* [DATASET EXTRACT]:
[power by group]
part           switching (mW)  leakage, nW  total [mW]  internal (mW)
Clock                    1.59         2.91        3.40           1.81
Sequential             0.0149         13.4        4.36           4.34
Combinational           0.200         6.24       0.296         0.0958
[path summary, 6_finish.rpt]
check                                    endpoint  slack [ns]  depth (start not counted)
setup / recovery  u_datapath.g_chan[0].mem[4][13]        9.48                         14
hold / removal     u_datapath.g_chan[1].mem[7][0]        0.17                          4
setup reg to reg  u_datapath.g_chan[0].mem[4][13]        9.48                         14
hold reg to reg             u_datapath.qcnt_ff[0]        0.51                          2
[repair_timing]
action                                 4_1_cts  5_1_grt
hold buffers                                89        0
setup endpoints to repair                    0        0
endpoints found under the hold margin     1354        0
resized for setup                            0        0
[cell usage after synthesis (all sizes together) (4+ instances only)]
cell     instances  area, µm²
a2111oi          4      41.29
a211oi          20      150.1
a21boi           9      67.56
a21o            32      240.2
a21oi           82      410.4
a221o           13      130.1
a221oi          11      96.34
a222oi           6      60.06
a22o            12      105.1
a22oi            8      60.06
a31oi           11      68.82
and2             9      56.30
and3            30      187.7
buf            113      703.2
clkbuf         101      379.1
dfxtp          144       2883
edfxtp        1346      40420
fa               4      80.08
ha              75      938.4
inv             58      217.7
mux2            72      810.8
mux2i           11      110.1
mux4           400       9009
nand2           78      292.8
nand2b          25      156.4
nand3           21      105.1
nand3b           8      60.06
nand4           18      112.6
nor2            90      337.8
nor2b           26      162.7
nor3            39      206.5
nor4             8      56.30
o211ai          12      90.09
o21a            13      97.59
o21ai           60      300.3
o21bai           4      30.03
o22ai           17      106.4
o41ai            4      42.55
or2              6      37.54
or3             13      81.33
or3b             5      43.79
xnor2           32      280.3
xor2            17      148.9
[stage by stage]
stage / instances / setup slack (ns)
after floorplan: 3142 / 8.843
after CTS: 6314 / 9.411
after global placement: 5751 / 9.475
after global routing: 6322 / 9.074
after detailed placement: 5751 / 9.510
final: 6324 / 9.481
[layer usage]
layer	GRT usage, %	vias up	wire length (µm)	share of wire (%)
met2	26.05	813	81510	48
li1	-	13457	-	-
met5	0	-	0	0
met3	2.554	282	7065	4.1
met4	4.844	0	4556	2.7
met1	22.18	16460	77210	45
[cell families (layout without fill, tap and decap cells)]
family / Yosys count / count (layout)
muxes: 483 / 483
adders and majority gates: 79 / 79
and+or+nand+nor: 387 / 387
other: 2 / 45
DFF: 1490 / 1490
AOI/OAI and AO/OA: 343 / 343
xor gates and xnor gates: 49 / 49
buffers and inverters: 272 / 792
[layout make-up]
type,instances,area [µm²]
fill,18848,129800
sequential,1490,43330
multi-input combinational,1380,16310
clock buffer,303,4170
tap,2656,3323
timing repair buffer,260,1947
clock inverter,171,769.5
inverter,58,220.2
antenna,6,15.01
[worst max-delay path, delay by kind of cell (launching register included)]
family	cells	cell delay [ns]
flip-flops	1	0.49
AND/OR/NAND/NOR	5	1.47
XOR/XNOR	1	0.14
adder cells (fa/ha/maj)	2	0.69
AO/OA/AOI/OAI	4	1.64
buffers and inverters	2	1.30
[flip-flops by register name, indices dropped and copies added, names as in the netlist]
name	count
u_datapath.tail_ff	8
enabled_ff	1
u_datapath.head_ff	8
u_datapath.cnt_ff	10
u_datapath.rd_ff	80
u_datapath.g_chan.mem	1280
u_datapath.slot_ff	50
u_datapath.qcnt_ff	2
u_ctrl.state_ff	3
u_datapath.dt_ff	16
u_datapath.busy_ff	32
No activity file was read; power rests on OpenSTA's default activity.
File: src/rtl/mpsm_pkg.sv
// Shared types, codes and constants for the motor PWM setpoint and speed meter.
package mpsm_pkg;

    localparam int PULSE_BITS  = 32;
    localparam int SPEED_SHIFT = 7;
    // pulses * 10 needs four more bits than the counter
    localparam int PROD_BITS   = PULSE_BITS + 4;
    localparam int RAW_BITS    = PROD_BITS - SPEED_SHIFT;
    localparam int SAT_BITS    = (RAW_BITS > 17) ? RAW_BITS : 17;

    localparam int DUTY_BITS   = 16;
    localparam int TICK_BITS   = 8;
    localparam int CFG_BITS    = 16;
    localparam int IDX_BITS    = 2;

    localparam logic [DUTY_BITS-1:0] DUTY_STEP_RST  = 16'd500;
    localparam logic [DUTY_BITS-1:0] DUTY_TOP_RST   = 16'd7999;
    localparam logic [TICK_BITS-1:0] GATE_TICKS_RST = 8'd20;
    localparam logic [TICK_BITS-1:0] SCAN_TICKS_RST = 8'd5;
    localparam logic [DUTY_BITS-1:0] SPEED_MAX      = 16'hFFFF;

    typedef enum logic [1:0] {
        CMD_PULSE = 2'd0,
        CMD_GATE  = 2'd1,
        CMD_SCAN  = 2'd2
    } cmd_code_t;

    typedef enum logic [IDX_BITS-1:0] {
        REG_DUTY_STEP  = 2'd0,
        REG_DUTY_TOP   = 2'd1,
        REG_GATE_TICKS = 2'd2,
        REG_SCAN_TICKS = 2'd3
    } reg_index_t;

    typedef struct packed {
        logic [DUTY_BITS-1:0] duty_step;
        logic [DUTY_BITS-1:0] duty_top;
        logic [TICK_BITS-1:0] gate_ticks;
        logic [TICK_BITS-1:0] scan_ticks;
    } cfg_t;

    typedef struct packed {
        logic [1:0] command;
        logic       press_up;
        logic       press_down;
        logic       press_reverse;
        logic       press_stop;
    } item_t;

endpackage

File: src/rtl/motor_pwm_setpoint_and_speed_meter.sv
// Top level of the motor PWM setpoint and encoder speed meter.
//
//   channel  direction  handshake            payload
//   in       sink       in_valid / in_stall   command, press_up/down/reverse/stop
//   out      source     out_valid / out_stall speed_tenths, compare_value,
//                                             reverse_out, stop_out, duty_level
//   cfg      sink       cfg_we                cfg_index, cfg_data
//
// One word per clock while the result side does not stall; an accepted word passes
// through the input register, then the update stage whose state registers form the result.
// The result word is a snapshot of the state registers, which change only as a word
// moves into the result register.
// A stalled result holds; the input register still takes one more word.
// Reset clears all counters and state and loads the register defaults.
module motor_pwm_setpoint_and_speed_meter
(
    input  logic                           clk,
    input  logic                           rst_n,
    input  logic                           in_valid,
    output logic                           in_stall,
    input  logic [1:0]                     command,
    input  logic                           press_up,
    input  logic                           press_down,
    input  logic                           press_reverse,
    input  logic                           press_stop,
    output logic                           out_valid,
    input  logic                           out_stall,
    output logic [mpsm_pkg::DUTY_BITS-1:0] speed_tenths,
    output logic [mpsm_pkg::DUTY_BITS-1:0] compare_value,
    output logic                           reverse_out,
    output logic                           stop_out,
    output logic [mpsm_pkg::DUTY_BITS-1:0] duty_level,
    input  logic                           cfg_we,
    input  logic [mpsm_pkg::IDX_BITS-1:0]  cfg_index,
    input  logic [mpsm_pkg::CFG_BITS-1:0]  cfg_data
);
    import mpsm_pkg::*;

    cfg_t  cfg;
    item_t item_in;
    item_t item_held;
    logic  item_valid;
    logic  advance;

    assign item_in.command       = command;
    assign item_in.press_up      = press_up;
    assign item_in.press_down    = press_down;
    assign item_in.press_reverse = press_reverse;
    assign item_in.press_stop    = press_stop;

    mpsm_cfg_regs u_cfg
    (
        .clk       (clk),
        .rst_n     (rst_n),
        .cfg_we    (cfg_we),
        .cfg_index (cfg_index),
        .cfg_data  (cfg_data),
        .cfg       (cfg)
    );

    mpsm_in_stage u_in
    (
        .clk        (clk),
        .rst_n      (rst_n),
        .in_valid   (in_valid),
        .in_stall   (in_stall),
        .item_in    (item_in),
        .advance    (advance),
        .item_valid (item_valid),
        .item_out   (item_held)
    );

    mpsm_update u_upd
    (
        .clk           (clk),
        .rst_n         (rst_n),
        .cfg           (cfg),
        .item_valid    (item_valid),
        .item          (item_held),
        .advance       (advance),
        .out_valid     (out_valid),
        .out_stall     (out_stall),
        .speed_tenths  (speed_tenths),
        .compare_value (compare_value),
        .reverse_out   (reverse_out),
        .stop_out      (stop_out),
        .duty_level    (duty_level)
    );

endmodule

File: src/rtl/mpsm_cfg_regs.sv
// Configuration register bank: duty step, duty top, gate and scan settings.
module mpsm_cfg_regs
(
    input  logic                          clk,
    input  logic                          rst_n,
    input  logic                          cfg_we,
    input  logic [mpsm_pkg::IDX_BITS-1:0] cfg_index,
    input  logic [mpsm_pkg::CFG_BITS-1:0] cfg_data,
    output mpsm_pkg::cfg_t                cfg
);
    import mpsm_pkg::*;

    cfg_t cfg_reg;

    always_ff @(posedge clk or negedge rst_n)
    begin
        if (!rst_n)
        begin
            cfg_reg.duty_step  <= DUTY_STEP_RST;
            cfg_reg.duty_top   <= DUTY_TOP_RST;
            cfg_reg.gate_ticks <= GATE_TICKS_RST;
            cfg_reg.scan_ticks <= SCAN_TICKS_RST;
        end
        else if (cfg_we)
        begin
            case (reg_index_t'(cfg_index))
                REG_DUTY_STEP:  cfg_reg.duty_step  <= cfg_data[DUTY_BITS-1:0];
                REG_DUTY_TOP:   cfg_reg.duty_top   <= cfg_data[DUTY_BITS-1:0];
                REG_GATE_TICKS: cfg_reg.gate_ticks <= cfg_data[TICK_BITS-1:0];
                REG_SCAN_TICKS: cfg_reg.scan_ticks <= cfg_data[TICK_BITS-1:0];
                default:        cfg_reg            <= cfg_reg;
            endcase
        end
    end

    assign cfg = cfg_reg;

endmodule

File: src/rtl/mpsm_in_stage.sv
// Input register: captures one command word and holds it until the update stage takes it.
module mpsm_in_stage
(
    input  logic            clk,
    input  logic            rst_n,
    input  logic            in_valid,
    output logic            in_stall,
    input  mpsm_pkg::item_t item_in,
    input  logic            advance,
    output logic            item_valid,
    output mpsm_pkg::item_t item_out
);
    import mpsm_pkg::*;

    logic  valid_reg;
    logic  load;
    item_t item_reg;

    // take a new word when empty or when the held one moves on
    assign load     = !valid_reg || advance;
    assign in_stall = !load;

    always_ff @(posedge clk or negedge rst_n)
    begin
        if (!rst_n)
        begin
            valid_reg <= 1'b0;
        end
        else if (load)
        begin
            valid_reg <= in_valid;
        end
    end

    always_ff @(posedge clk)
    begin
        if (load && in_valid)
        begin
            item_reg <= item_in;
        end
    end

    assign item_valid = valid_reg;
    assign item_out   = item_reg;

endmodule

File: src/rtl/mpsm_update.sv
// Update stage: counters, speed latch, duty buttons and the registered result word.
module mpsm_update
(
    input  logic                           clk,
    input  logic                           rst_n,
    input  mpsm_pkg::cfg_t                 cfg,
    input  logic                           item_valid,
    input  mpsm_pkg::item_t                item,
    output logic                           advance,
    output logic                           out_valid,
    input  logic                           out_stall,
    output logic [mpsm_pkg::DUTY_BITS-1:0] speed_tenths,
    output logic [mpsm_pkg::DUTY_BITS-1:0] compare_value,
    output logic                           reverse_out,
    output logic                           stop_out,
    output logic [mpsm_pkg::DUTY_BITS-1:0] duty_level
);
    import mpsm_pkg::*;

    logic                  out_valid_reg;
    logic [PULSE_BITS-1:0] pulse_reg,   pulse_next;
    logic [TICK_BITS-1:0]  gate_reg,    gate_next;
    logic [TICK_BITS-1:0]  scan_reg,    scan_next;
    logic [DUTY_BITS-1:0]  duty_reg,    duty_next;
    logic                  rev_reg,     rev_next;
    logic                  stop_reg,    stop_next;
    logic [DUTY_BITS-1:0]  speed_reg,   speed_next;
    logic [DUTY_BITS-1:0]  compare_reg, compare_next;

    logic [TICK_BITS-1:0]  gate_inc;
    logic [TICK_BITS-1:0]  scan_inc;
    logic [PROD_BITS-1:0]  pulse_wide;
    logic [PROD_BITS-1:0]  prod;
    logic [SAT_BITS-1:0]   speed_wide;
    logic [DUTY_BITS:0]    duty_sum;

    // result register free, or its word is being taken
    assign advance = item_valid && (!out_valid_reg || !out_stall);

    always_comb
    begin
        gate_inc   = gate_reg + 1'b1;
        scan_inc   = scan_reg + 1'b1;
        pulse_wide = PROD_BITS'(pulse_reg);
        // times ten as shift and add
        prod       = (pulse_wide << 3) + (pulse_wide << 1);
        speed_wide = SAT_BITS'(prod[PROD_BITS-1:SPEED_SHIFT]);
        duty_sum   = {1'b0, duty_reg} + {1'b0, cfg.duty_step};

        pulse_next   = pulse_reg;
        gate_next    = gate_reg;
        scan_next    = scan_reg;
        duty_next    = duty_reg;
        rev_next     = rev_reg;
        stop_next    = stop_reg;
        speed_next   = speed_reg;
        compare_next = compare_reg;

        case (cmd_code_t'(item.command))
            CMD_PULSE:
            begin
                // saturate at the top
                if (pulse_reg != '1)
                begin
                    pulse_next = pulse_reg + 1'b1;
                end
            end
            CMD_GATE:
            begin
                if (gate_inc >= cfg.gate_ticks)
                begin
                    gate_next  = '0;
                    pulse_next = '0;
                    if (speed_wide > SAT_BITS'(SPEED_MAX))
                    begin
                        speed_next = SPEED_MAX;
                    end
                    else
                    begin
                        speed_next = speed_wide[DUTY_BITS-1:0];
                    end
                end
                else
                begin
                    gate_next = gate_inc;
                end
            end
            CMD_SCAN:
            begin
                if (scan_inc >= cfg.scan_ticks)
                begin
                    scan_next = '0;
                    // one press acted on, up first
                    if (item.press_up)
                    begin
                        if (duty_sum >= {1'b0, cfg.duty_top})
                        begin
                            duty_next = cfg.duty_top;
                        end
                        else
                        begin
                            duty_next = duty_sum[DUTY_BITS-1:0];
                        end
                    end
                    else if (item.press_down)
                    begin
                        if (duty_reg >= cfg.duty_step)
                        begin
                            duty_next = duty_reg - cfg.duty_step;
                        end
                        else
                        begin
                            duty_next = '0;
                        end
                    end
                    else if (item.press_reverse)
                    begin
                        rev_next = !rev_reg;
                    end
                    else if (item.press_stop)
                    begin
                        stop_next = !stop_reg;
                    end

                    // mirror against top; clamp to zero if top was lowered below duty
                    if (!rev_next)
                    begin
                        compare_next = duty_next;
                    end
                    else if (duty_next <= cfg.duty_top)
                    begin
                        compare_next = cfg.duty_top - duty_next;
                    end
                    else
                    begin
                        compare_next = '0;
                    end
                end
                else
                begin
                    scan_next = scan_inc;
                end
            end
            default:
            begin
                pulse_next = pulse_reg;
            end
        endcase
    end

    always_ff @(posedge clk or negedge rst_n)
    begin
        if (!rst_n)
        begin
            out_valid_reg <= 1'b0;
            pulse_reg     <= '0;
            gate_reg      <= '0;
            scan_reg      <= '0;
            duty_reg      <= '0;
            rev_reg       <= 1'b0;
            stop_reg      <= 1'b0;
            speed_reg     <= '0;
            compare_reg   <= '0;
        end
        else
        begin
            if (advance)
            begin
                out_valid_reg <= 1'b1;
                pulse_reg     <= pulse_next;
                gate_reg      <= gate_next;
                scan_reg      <= scan_next;
                duty_reg      <= duty_next;
                rev_reg       <= rev_next;
                stop_reg      <= stop_next;
                speed_reg     <= speed_next;
                compare_reg   <= compare_next;
            end
            else if (!out_stall)
            begin
                out_valid_reg <= 1'b0;
            end
        end
    end

    assign out_valid     = out_valid_reg;
    assign speed_tenths  = speed_reg;
    assign compare_value = compare_reg;
    assign reverse_out   = rev_reg;
    assign stop_out      = stop_reg;
    assign duty_level    = duty_reg;

endmodule

File: config.mk
export PLATFORM = sky130hd
export DESIGN_NAME = motor_pwm_setpoint_and_speed_meter
export DESIGN_NICKNAME = d
export VERILOG_FILES = /design/src/rtl/mpsm_pkg.sv /design/src/rtl/motor_pwm_setpoint_and_speed_meter.sv /design/src/rtl/mpsm_cfg_regs.sv /design/src/rtl/mpsm_in_stage.sv /design/src/rtl/mpsm_update.sv
export SDC_FILE = /design/constraint.sdc
export NUM_CORES = 1
export LEC_CHECK = 0
export BUFFER_PORTS_ARGS = -buffer_cell sky130_fd_sc_hd__buf_4
export CAP_MARGIN = 0
export CORE_ASPECT_RATIO = 0.6
export CORE_UTILIZATION = 50
export DETAILED_ROUTE_END_ITERATION = 10
export PLACE_DENSITY = 0.68
export RECOVER_POWER = 50
export SLEW_MARGIN = 20
export SYNTH_ARGS = -nofsm -noshare
export SYNTH_HDL_FRONTEND = slang
export SYNTH_SLANG_ARGS = --single-unit
File: constraint.sdc
create_clock -name clk -period 15.5 [get_ports clk]
set_input_delay 0 -clock clk [delete_from_list [all_inputs] [get_ports clk]]
set_output_delay 0 -clock clk [all_outputs]
set_load 0.02 [all_outputs]
==> flow_summary.json <==
{
  "synth_top_family_by_area": "compound AO/OA/AOI/OAI gates",
  "avgViaCountPerCell": 5.86,
  "synth_nets": 1455,
  "synth.avg_cell_area_um2": 8.79,
  "p_total_w": 0.00201,
  "globalplace.congestion": 0.949,
  "io_buffer_count": 80,
  "synth-edff-count": 6,
  "violations": "capacitance limit, slew limit",
  "worst_pin_slew_ns": 4.48,
  "area_delta_synth_final_pct": 13.6,
  "yosys.area_share.xor_xnor": 0.0699,
  "cp_top_family": "compound AO/OA/AOI/OAI gates",
  "synth-compound-area-share": 0.203,
  "post-route-util": 0.586,
  "clk_latency_ns": 0.44,
  "yosysUniqueCellTypes": 80,
  "r2r-start": "u_upd.duty_level[0]",
  "tns_ns": 0,
  "largest_reg_flops": 48,
  "drt-initial-drc-count": 1048,
  "cp_num_buf_inv": 3,
  "ctsLongestPathBuffers": 2,
  "status": "finished, violations left",
  "die_h_um": 120,
  "power.density_nw_per_um2": 154,
  "rows": 42,
  "grt.overflow.total": 0,
  "timing.max_cap.violations": 1,
  "crit_type": "flop to flop",
  "final_common_cell": "dfrtp_1",
  "syn-instance-count": 1311,
  "synth_fa_ha_area_frac": 0.127,
  "antenna_found_initial": 0,
  "drc": 0,
  "core_area_um2": 22300,
  "grt_usage": 0.293,
  "final_cell_mix": "127 x dfrtp_1, 123 x nor2_1, 112 x ha_1, 111 x nand2_1, 109 x o21ai_0",
  "rsz0062_at_grt": "no",
  "hpwl_mm": 25.3,
  "grt_pass1_vias": 9283,
  "cp-end-kind": "flop",
  "synth_mux_area_frac": 0.0368,
  "final_layout_size_suffix_gt1_frac": 0.101,
  "fin_hold_ws_ns": 0.122,
  "worstPathMaxFanout": 26,
  "synthArstFlopShare": 0.961,
  "wl_per_cell_um": 19.3,
  "wl_mm": 33.4,
  "cts_root_buffer": "clkbuf_16",
  "pin_count": 81,
  "drt_pass1_iterations": 6,
  "arrival_ns": 8.70,
  "cts_made_buffers": 17,
  "grt_start_max_net_pins": 81,
  "min_from": "cfg_index[0]",
  "fp.dieW_um": 198,
  "h-tree-depth": 4,
  "vias": 10100,
  "critPathLaunch": "u_upd.duty_level[0]",
  "n_antenna_cell": 0,
  "crit_path_max_incr_delay_ns": 0.70,
  "max_freq_mhz": 119,
  "start_util": 0.516,
  "clk_pin_slew_worst_paths_ns": 0.07,
  "min_period_ns": 8.42,
  "post-route-period-util": 0.543,
  "dieArea_um2": 23700,
  "fillers": 2020,
  "tritoncts": "built",
  "layout.nets": 1548,
  "cpMaxStageDelayCell": "a222oi_1",
  "ys_seq_area_frac": 0.339,
  "p_leak_nw": 6.07,
  "netlist_area_um2": 11500,
  "yosysWarnings": 0,
  "final_antenna_net_count": 0,
  "irDropWorstVdd_uv": 83.2,
  "ys_seq_elements": 154,
  "grt_pass1_wl_mm": 52.9,
  "required_ns": 15.78,
  "final_max_slew_viol_count": 81,
  "post_cts_resized": 0,
  "slew_headroom": -1.99,
  "synth_flop_cell": "dfrtp_1",
  "hold_class": "input port to flop",
  "setup-violations-final": 0,
  "synth-simple-area-share": 0.180,
  "hold_violations": 0,
  "cts_sinks": 154,
  "fin_skew_ns": 0.0116,
  "start_kind": "flop"
}
==> cells by family after synthesis <==
kind of cell | Yosys count
adders and majority gates | 115
AOI/OAI and AO/OA | 352
buffers and inverters | 130
and+or+nand+nor | 430
xor gates and xnor gates | 92
muxes | 38
DFF | 154
==> area by class of cell <==
class | instances | area, um2 | share of cell area
Clock inverter | 12 | 140 | 0.0107
Sequential cell | 154 | 3910 | 0.299
Clock buffer | 20 | 447 | 0.0341
Tap cell | 308 | 385 | 0.0294
Inverter | 85 | 319 | 0.0244
Timing Repair Buffer | 119 | 774 | 0.0591
Multi-Input combinational cell | 1027 | 7120 | 0.544
==> cells in the mapped netlist, types with 13 or more instances <==
library cell	n	area, um2
nand2_1	111	417
o31ai_1	13	97.6
ha_1	112	1400
a21o_1	29	218
nor3_1	27	135
mux2_2	35	394
nor2_1	124	465
nor2b_1	16	100
dfstp_2	21	552
xor2_1	44	385
dfrtp_1	127	3180
nand2b_1	27	169
a21oi_1	67	335
and3_1	19	119
nand3_1	39	195
inv_1	85	319
o21ai_0	109	546
clkbuf_1	33	124
o22a_1	16	140
o21a_1	16	120
nand4_1	17	106
xnor2_1	48	420
==> metal layers <==
layer,up-vias,track usage,share of wire
met5,-,0,0
met4,0,0.0480,0.0069
met3,20,0.0987,0.11
met2,370,0.332,0.34
met1,4837,0.502,0.54
li1,4879,-,-
==> what timing repair did <==
action                                 CTS  global route
setup endpoints to repair                0             0
buffers inserted                         0             0
endpoints found under the hold margin  127             0
hold buffers                            26             0
==> power by group <==
group / leakage [nW] / internal (W) / switching, W
clock network: 0.283 / 0.000244 / 0.000185
registers: 1.95 / 0.000486 / 0.0000807
logic: 3.84 / 0.000392 / 0.000624
total: 6.07 / 0.00112 / 0.000890
==> worst min-delay path, delay by kind of cell <==
kind,cells,cell delay [ns]
AOI/OAI and AO/OA,1,0.06
and+or+nand+nor,2,0.14
buffers and inverters,2,0.33
==> worst paths after layout <==
check / slack [ns] / end / cells past startpoint
max: 7.08 / u_upd.compare_value[13] / 30
min: 0.12 / u_cfg.cfg[40] / 5
max reg2reg: 7.08 / u_upd.compare_value[13] / 30
min reg2reg: 0.49 / u_upd.stop_out / 1
max in group asynchronous: 11.13 / u_upd.gate_reg[7] / 3
min in group asynchronous: 1.71 / u_upd.compare_value[14] / 2
==> metrics by stage <==
stage / std cells / setup slack, ns / area, um2
finish: 1725 / 7.08 / 13100
global route: 1725 / 6.43 / 13100
CTS: 1724 / 7.25 / 13300
detailed placement: 1666 / 7.28 / 12400
global placement: 1666 / 7.60 / 12400
floorplan: 1311 / 7.99 / 11500
No activity file was read; power rests on OpenSTA's default activity.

* [TASK DIRECTIONS]: Look at the material above and copy, word for word, its lines from the first through the one containing "[path summary, 6_finish.rpt]".

* [WRITTEN SOLUTION]:
[power by group]
part           switching (mW)  leakage, nW  total [mW]  internal (mW)
Clock                    1.59         2.91        3.40           1.81
Sequential             0.0149         13.4        4.36           4.34
Combinational           0.200         6.24       0.296         0.0958
[path summary, 6_finish.rpt]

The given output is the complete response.